'''
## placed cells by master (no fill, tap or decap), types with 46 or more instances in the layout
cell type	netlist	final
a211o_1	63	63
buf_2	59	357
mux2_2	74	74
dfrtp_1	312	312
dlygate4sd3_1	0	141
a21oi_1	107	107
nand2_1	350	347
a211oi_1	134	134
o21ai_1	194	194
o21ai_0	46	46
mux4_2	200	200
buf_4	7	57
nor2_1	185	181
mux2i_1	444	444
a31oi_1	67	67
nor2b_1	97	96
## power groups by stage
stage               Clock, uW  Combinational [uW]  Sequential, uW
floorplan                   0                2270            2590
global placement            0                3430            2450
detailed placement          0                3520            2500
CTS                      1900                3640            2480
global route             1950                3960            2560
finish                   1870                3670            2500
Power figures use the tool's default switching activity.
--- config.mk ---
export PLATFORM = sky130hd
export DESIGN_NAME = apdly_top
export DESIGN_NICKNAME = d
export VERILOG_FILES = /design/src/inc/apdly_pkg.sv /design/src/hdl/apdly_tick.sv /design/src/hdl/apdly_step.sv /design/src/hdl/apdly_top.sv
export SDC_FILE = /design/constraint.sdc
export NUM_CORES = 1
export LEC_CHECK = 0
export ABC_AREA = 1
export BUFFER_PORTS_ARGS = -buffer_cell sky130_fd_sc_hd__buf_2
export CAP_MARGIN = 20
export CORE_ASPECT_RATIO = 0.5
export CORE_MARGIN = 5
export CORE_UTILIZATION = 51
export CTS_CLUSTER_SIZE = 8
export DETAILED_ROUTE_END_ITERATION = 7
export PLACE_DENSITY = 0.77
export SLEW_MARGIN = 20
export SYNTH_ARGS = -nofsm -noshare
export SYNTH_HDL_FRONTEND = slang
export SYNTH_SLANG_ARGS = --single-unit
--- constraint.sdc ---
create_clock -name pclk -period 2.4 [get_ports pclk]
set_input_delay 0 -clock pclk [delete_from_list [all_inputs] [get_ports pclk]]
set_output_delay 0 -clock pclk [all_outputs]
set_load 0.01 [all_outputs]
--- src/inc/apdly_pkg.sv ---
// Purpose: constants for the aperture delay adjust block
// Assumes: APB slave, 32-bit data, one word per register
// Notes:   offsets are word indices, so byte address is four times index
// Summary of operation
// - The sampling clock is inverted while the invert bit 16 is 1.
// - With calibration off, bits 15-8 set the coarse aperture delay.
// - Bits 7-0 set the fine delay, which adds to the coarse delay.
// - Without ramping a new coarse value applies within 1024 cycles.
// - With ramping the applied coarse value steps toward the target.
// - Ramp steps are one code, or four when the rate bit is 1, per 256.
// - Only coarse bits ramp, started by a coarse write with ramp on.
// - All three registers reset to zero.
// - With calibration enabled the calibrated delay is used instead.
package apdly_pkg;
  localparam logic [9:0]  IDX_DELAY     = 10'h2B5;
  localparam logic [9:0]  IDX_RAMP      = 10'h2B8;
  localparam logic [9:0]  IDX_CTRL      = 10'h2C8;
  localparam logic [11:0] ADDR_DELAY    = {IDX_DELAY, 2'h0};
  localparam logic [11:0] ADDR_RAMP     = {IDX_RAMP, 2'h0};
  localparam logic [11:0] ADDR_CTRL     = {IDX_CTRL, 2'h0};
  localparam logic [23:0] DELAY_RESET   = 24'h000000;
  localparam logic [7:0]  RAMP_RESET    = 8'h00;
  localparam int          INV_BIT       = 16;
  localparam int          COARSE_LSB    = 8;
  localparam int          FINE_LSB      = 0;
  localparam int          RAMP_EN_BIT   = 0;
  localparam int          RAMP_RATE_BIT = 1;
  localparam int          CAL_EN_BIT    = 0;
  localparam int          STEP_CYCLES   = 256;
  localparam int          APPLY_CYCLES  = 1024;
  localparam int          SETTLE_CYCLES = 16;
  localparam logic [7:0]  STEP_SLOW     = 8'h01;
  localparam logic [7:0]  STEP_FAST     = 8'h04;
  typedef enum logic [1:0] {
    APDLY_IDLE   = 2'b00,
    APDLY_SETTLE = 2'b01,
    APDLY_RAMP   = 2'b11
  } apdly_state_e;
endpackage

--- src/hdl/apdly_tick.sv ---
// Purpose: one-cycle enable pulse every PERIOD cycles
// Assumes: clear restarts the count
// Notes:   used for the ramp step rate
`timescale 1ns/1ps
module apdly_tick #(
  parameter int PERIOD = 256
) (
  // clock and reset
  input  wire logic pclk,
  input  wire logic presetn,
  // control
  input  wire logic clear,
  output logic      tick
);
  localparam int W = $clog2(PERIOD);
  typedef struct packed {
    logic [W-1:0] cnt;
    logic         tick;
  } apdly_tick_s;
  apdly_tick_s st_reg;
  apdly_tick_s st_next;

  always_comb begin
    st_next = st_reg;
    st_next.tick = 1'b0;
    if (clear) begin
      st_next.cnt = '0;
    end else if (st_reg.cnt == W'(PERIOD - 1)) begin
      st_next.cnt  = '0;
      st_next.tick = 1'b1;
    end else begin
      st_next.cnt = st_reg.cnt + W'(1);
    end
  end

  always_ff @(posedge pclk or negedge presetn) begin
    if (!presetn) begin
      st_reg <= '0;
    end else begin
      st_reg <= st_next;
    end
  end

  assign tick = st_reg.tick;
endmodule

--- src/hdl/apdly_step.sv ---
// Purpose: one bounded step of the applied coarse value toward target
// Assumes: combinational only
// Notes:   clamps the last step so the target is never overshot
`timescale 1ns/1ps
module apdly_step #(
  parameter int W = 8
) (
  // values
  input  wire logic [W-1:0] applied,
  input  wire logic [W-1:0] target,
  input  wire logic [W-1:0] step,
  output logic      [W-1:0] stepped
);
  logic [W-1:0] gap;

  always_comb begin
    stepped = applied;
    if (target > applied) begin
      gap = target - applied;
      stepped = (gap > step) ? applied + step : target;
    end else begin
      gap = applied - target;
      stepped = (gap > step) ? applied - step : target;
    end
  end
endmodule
'''
▸ Exercise prompt
The lines that contain the word "global" are wanted; copy each of them from the records.

▸ Task response
global placement            0                3430            2450
global route             1950                3960            2560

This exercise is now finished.